Task directions> From the line with "layout,drive_gt1_share,4.88,%" through the line with "floorplanning,initial_core_util,40.4,%", inclusive, return each line of the data below exactly and leave the rest out.

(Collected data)
————

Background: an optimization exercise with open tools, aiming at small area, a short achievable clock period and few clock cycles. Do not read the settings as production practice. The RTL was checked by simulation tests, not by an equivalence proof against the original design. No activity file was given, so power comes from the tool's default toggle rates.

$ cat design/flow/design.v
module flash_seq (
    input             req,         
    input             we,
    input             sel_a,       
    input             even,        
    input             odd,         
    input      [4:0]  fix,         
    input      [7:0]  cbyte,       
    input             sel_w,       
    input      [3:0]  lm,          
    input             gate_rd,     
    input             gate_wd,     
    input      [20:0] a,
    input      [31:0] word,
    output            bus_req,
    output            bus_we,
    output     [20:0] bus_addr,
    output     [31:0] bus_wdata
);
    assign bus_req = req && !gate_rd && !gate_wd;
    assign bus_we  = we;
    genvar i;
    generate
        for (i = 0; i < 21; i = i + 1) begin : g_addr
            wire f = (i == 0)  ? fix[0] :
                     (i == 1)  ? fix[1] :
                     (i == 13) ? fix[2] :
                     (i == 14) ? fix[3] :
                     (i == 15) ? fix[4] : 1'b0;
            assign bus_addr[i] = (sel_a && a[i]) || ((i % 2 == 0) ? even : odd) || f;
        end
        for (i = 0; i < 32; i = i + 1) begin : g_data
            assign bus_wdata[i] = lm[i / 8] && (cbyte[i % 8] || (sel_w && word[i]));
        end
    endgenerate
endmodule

————

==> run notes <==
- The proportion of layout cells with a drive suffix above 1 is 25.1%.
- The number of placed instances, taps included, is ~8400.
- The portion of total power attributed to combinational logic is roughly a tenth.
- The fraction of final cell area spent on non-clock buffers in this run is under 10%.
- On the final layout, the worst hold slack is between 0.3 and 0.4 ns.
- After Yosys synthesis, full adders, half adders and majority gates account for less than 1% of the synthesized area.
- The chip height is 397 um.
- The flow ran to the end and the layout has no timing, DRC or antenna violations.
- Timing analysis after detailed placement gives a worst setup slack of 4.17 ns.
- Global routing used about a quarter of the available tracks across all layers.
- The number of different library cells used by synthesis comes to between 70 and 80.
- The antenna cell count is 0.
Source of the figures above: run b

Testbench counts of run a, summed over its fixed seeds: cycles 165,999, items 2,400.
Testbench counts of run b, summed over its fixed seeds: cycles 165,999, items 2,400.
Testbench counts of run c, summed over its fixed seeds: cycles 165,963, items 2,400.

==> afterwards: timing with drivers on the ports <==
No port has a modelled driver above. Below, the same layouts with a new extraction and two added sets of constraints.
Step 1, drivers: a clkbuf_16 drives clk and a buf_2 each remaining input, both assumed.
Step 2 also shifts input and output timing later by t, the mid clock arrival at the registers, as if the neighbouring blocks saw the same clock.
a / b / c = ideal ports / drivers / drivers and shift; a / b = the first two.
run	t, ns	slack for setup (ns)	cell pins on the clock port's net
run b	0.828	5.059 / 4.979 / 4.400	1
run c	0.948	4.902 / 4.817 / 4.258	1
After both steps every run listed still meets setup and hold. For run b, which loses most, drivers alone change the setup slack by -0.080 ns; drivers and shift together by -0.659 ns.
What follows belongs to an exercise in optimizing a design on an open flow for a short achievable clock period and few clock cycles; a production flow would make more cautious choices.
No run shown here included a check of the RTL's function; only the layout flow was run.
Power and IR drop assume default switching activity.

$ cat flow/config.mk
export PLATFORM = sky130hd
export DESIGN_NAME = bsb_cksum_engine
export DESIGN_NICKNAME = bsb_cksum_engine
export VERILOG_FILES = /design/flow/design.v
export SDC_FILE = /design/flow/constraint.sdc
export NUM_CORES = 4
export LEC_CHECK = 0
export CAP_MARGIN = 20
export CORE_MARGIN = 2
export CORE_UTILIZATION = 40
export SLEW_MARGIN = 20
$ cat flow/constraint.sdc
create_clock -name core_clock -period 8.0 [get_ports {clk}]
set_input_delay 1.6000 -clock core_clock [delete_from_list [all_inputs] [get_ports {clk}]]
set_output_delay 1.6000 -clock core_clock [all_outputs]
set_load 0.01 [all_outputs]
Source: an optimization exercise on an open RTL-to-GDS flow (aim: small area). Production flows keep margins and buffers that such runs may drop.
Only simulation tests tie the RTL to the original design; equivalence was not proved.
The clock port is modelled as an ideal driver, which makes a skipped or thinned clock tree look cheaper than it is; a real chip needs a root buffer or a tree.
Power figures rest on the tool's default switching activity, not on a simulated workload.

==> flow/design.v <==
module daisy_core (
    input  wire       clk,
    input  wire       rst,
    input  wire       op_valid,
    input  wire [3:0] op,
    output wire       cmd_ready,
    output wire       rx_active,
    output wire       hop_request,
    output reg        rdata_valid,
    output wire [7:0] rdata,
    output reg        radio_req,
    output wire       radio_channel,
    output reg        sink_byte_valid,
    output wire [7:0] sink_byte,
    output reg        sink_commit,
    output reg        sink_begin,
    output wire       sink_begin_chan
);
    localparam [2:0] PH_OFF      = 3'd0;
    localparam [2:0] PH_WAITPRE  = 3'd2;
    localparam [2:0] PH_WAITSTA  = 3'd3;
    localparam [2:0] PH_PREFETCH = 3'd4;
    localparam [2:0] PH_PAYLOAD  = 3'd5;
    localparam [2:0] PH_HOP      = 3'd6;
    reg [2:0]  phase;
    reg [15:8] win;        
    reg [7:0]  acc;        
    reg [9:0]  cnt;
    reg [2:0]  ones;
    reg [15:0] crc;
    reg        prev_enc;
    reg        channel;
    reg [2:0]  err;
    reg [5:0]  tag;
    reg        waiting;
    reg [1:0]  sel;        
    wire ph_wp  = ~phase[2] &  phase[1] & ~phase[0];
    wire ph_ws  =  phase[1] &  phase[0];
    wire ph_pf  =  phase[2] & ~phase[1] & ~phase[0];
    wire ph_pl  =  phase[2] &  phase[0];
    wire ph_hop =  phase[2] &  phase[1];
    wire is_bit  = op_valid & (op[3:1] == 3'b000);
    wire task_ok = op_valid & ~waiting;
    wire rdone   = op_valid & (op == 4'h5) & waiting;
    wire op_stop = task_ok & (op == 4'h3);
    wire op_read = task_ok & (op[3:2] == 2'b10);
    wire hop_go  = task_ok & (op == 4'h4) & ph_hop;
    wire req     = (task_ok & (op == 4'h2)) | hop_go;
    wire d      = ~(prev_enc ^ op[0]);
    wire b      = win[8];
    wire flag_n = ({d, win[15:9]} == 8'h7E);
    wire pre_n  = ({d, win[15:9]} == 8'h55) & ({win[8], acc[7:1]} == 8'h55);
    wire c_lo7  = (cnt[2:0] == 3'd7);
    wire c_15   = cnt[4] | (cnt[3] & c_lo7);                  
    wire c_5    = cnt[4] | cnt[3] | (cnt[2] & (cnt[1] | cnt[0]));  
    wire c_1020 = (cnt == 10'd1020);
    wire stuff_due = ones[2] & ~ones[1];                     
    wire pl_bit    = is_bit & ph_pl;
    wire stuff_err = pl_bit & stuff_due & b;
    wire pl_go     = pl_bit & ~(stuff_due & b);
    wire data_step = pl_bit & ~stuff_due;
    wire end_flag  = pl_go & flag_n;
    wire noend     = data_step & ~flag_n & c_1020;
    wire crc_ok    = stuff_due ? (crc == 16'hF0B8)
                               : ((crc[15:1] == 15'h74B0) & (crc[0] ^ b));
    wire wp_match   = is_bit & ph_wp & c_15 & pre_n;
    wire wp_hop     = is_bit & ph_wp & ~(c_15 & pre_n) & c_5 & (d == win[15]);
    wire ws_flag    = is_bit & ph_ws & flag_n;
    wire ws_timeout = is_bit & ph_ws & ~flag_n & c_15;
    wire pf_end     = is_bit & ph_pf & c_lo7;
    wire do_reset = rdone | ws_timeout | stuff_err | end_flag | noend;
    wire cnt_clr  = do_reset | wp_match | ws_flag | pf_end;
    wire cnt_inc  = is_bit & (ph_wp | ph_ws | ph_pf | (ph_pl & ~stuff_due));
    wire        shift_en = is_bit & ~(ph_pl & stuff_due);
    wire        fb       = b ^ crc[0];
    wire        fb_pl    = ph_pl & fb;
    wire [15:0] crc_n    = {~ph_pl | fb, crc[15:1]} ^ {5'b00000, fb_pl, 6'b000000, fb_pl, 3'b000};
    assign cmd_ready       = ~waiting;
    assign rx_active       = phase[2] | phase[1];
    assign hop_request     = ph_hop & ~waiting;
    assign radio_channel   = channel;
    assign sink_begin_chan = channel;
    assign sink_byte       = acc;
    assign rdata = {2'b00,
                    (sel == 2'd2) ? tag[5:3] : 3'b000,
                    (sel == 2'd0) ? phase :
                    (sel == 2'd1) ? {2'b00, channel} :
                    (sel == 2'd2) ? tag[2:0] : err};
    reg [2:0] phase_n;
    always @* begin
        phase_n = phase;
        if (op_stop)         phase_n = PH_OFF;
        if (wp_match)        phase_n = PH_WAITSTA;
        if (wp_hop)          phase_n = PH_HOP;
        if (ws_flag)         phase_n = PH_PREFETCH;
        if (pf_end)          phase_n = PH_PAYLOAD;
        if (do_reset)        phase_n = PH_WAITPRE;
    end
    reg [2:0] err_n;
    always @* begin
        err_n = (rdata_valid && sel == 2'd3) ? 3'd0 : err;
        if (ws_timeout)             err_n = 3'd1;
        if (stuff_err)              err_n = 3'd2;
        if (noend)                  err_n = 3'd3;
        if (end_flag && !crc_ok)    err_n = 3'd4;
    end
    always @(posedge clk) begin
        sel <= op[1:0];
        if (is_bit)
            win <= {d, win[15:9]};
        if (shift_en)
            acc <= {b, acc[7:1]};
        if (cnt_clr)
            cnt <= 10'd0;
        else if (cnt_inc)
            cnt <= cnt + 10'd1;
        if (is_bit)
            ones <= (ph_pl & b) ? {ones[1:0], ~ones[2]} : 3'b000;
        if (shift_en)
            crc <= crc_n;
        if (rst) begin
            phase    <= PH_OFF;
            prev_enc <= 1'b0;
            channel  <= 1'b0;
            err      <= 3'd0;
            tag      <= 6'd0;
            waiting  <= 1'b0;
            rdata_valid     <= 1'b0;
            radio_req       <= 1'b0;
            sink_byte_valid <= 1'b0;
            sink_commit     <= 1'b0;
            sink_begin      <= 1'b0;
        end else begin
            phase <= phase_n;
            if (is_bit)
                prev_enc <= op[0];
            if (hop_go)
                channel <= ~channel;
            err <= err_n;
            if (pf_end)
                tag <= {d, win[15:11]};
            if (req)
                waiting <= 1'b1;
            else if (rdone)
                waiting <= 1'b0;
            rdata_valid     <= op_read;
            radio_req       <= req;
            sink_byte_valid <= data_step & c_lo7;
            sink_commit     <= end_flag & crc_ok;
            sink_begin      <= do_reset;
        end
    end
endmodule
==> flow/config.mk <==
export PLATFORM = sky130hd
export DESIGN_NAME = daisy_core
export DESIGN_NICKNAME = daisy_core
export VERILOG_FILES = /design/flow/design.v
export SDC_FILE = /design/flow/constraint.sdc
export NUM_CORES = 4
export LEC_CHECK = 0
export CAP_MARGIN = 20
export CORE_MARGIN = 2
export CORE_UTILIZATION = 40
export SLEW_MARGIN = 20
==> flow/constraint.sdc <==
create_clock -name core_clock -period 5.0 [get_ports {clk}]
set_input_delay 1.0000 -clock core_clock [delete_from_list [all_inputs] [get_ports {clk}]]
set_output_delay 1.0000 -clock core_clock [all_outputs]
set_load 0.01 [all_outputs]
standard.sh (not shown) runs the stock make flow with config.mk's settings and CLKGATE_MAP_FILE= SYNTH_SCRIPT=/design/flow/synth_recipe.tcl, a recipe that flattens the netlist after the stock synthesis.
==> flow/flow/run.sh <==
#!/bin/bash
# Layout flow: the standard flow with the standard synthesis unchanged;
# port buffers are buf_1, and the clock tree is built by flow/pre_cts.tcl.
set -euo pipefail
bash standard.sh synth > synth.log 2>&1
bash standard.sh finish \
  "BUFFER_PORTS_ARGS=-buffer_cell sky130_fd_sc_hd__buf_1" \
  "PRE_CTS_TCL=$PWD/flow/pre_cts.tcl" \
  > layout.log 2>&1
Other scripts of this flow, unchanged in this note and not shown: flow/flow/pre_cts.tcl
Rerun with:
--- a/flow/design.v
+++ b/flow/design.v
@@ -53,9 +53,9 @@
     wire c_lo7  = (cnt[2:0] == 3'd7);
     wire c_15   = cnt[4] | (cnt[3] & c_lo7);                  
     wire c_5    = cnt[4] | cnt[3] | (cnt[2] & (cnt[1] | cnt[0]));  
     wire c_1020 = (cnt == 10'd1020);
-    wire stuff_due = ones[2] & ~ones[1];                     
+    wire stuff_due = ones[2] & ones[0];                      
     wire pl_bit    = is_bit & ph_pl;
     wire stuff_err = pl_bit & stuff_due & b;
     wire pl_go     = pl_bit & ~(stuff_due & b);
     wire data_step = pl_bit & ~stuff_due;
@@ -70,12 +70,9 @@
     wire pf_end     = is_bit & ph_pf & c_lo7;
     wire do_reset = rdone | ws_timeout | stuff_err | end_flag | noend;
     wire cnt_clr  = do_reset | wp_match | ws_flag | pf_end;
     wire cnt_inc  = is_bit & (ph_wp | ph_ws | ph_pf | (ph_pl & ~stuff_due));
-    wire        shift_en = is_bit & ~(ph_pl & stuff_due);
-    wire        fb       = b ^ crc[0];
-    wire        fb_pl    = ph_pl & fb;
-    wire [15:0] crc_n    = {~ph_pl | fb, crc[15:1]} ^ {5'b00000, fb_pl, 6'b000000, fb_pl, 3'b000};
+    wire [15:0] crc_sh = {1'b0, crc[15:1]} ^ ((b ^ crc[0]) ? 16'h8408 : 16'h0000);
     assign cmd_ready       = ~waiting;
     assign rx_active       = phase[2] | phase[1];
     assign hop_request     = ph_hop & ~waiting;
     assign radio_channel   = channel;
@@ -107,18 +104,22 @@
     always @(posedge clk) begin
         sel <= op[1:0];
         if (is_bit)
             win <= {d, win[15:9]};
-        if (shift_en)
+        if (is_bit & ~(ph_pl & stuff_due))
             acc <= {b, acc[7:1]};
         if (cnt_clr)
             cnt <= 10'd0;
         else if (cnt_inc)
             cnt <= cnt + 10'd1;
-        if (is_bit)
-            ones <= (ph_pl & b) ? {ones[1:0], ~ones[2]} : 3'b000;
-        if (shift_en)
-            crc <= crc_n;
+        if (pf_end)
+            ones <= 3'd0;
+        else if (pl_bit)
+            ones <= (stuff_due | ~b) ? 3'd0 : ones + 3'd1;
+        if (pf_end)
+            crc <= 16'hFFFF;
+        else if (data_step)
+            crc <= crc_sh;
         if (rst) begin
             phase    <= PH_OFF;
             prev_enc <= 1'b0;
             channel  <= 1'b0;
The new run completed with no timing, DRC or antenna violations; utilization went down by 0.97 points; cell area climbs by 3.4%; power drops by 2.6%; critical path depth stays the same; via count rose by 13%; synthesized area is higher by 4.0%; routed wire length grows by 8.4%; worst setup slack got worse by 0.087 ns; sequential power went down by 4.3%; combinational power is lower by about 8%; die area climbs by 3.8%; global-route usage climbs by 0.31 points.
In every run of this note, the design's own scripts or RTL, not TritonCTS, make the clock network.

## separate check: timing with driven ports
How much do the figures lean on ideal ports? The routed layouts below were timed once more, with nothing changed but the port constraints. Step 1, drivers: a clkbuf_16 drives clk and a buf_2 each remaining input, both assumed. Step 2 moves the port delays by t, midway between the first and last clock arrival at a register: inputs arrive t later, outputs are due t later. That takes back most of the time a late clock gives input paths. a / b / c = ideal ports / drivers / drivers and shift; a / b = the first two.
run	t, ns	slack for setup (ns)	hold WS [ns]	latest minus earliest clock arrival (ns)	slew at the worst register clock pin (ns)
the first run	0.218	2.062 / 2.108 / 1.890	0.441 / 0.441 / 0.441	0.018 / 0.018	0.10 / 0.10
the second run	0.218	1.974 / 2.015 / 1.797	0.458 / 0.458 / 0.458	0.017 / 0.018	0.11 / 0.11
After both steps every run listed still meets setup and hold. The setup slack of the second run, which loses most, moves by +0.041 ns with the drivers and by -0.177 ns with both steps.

————

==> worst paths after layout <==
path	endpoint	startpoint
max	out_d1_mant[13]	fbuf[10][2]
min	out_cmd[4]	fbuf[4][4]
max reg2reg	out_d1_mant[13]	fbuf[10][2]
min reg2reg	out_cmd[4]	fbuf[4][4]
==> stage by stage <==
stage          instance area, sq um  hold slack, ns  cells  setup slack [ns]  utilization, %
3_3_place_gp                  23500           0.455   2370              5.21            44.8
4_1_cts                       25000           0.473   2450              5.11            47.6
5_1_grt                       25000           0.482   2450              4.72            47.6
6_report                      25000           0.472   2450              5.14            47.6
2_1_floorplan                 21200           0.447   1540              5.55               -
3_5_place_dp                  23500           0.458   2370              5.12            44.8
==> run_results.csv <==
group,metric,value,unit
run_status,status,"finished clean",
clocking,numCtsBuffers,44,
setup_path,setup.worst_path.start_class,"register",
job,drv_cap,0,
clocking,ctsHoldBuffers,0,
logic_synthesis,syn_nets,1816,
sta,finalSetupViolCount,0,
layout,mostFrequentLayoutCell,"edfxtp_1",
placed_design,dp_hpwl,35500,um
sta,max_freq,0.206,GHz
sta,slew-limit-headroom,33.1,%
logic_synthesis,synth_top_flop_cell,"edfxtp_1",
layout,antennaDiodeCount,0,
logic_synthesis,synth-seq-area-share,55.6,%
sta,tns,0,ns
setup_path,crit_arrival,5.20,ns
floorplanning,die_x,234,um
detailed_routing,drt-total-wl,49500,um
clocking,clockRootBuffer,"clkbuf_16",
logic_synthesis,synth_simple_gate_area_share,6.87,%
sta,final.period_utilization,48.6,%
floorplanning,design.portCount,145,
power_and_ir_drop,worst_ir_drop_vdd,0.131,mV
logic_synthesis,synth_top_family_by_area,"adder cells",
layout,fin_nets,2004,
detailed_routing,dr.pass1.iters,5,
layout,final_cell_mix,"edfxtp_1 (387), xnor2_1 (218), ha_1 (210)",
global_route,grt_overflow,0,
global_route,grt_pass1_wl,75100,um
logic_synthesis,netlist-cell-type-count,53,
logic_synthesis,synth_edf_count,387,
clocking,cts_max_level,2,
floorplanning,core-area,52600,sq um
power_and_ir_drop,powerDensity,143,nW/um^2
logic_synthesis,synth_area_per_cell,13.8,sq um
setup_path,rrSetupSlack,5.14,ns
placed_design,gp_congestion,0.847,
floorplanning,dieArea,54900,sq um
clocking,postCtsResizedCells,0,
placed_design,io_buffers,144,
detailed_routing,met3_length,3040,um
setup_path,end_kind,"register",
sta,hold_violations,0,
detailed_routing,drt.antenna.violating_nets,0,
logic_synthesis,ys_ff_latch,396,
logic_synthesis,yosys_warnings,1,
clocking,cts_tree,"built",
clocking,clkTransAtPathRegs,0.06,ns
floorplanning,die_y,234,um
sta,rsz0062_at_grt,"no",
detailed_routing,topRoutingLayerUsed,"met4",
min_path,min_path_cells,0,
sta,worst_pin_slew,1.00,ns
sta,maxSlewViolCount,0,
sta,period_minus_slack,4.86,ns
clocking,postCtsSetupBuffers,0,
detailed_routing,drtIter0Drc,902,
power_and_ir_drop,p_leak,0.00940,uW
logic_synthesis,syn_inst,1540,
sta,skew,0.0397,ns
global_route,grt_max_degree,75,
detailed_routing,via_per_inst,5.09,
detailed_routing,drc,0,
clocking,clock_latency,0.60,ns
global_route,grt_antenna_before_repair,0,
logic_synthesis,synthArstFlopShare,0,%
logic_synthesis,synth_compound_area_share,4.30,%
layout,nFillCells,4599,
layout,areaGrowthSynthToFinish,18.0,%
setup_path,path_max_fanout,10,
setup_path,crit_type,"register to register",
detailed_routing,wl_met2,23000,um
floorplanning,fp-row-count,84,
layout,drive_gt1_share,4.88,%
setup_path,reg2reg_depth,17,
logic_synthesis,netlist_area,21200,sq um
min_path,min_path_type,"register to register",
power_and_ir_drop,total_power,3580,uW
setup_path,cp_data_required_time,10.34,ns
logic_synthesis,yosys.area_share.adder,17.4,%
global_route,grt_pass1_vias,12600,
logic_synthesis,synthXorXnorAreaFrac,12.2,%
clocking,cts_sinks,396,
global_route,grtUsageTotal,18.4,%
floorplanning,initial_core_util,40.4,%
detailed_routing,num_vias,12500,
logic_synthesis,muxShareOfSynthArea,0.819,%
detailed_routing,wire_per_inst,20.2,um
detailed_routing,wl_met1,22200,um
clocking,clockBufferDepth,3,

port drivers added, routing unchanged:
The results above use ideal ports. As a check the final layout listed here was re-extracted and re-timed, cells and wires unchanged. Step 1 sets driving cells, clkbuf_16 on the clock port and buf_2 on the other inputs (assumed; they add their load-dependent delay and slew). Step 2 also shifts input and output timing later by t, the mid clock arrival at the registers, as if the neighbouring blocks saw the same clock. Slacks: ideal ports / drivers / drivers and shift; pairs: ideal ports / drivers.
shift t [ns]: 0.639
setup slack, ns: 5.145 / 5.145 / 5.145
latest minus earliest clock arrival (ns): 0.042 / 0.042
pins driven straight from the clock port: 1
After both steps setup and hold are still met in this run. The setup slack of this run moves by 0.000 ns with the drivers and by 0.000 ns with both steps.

————

Solved exercise>
layout,drive_gt1_share,4.88,%
setup_path,reg2reg_depth,17,
logic_synthesis,netlist_area,21200,sq um
min_path,min_path_type,"register to register",
power_and_ir_drop,total_power,3580,uW
setup_path,cp_data_required_time,10.34,ns
logic_synthesis,yosys.area_share.adder,17.4,%
global_route,grt_pass1_vias,12600,
logic_synthesis,synthXorXnorAreaFrac,12.2,%
clocking,cts_sinks,396,
global_route,grtUsageTotal,18.4,%
floorplanning,initial_core_util,40.4,%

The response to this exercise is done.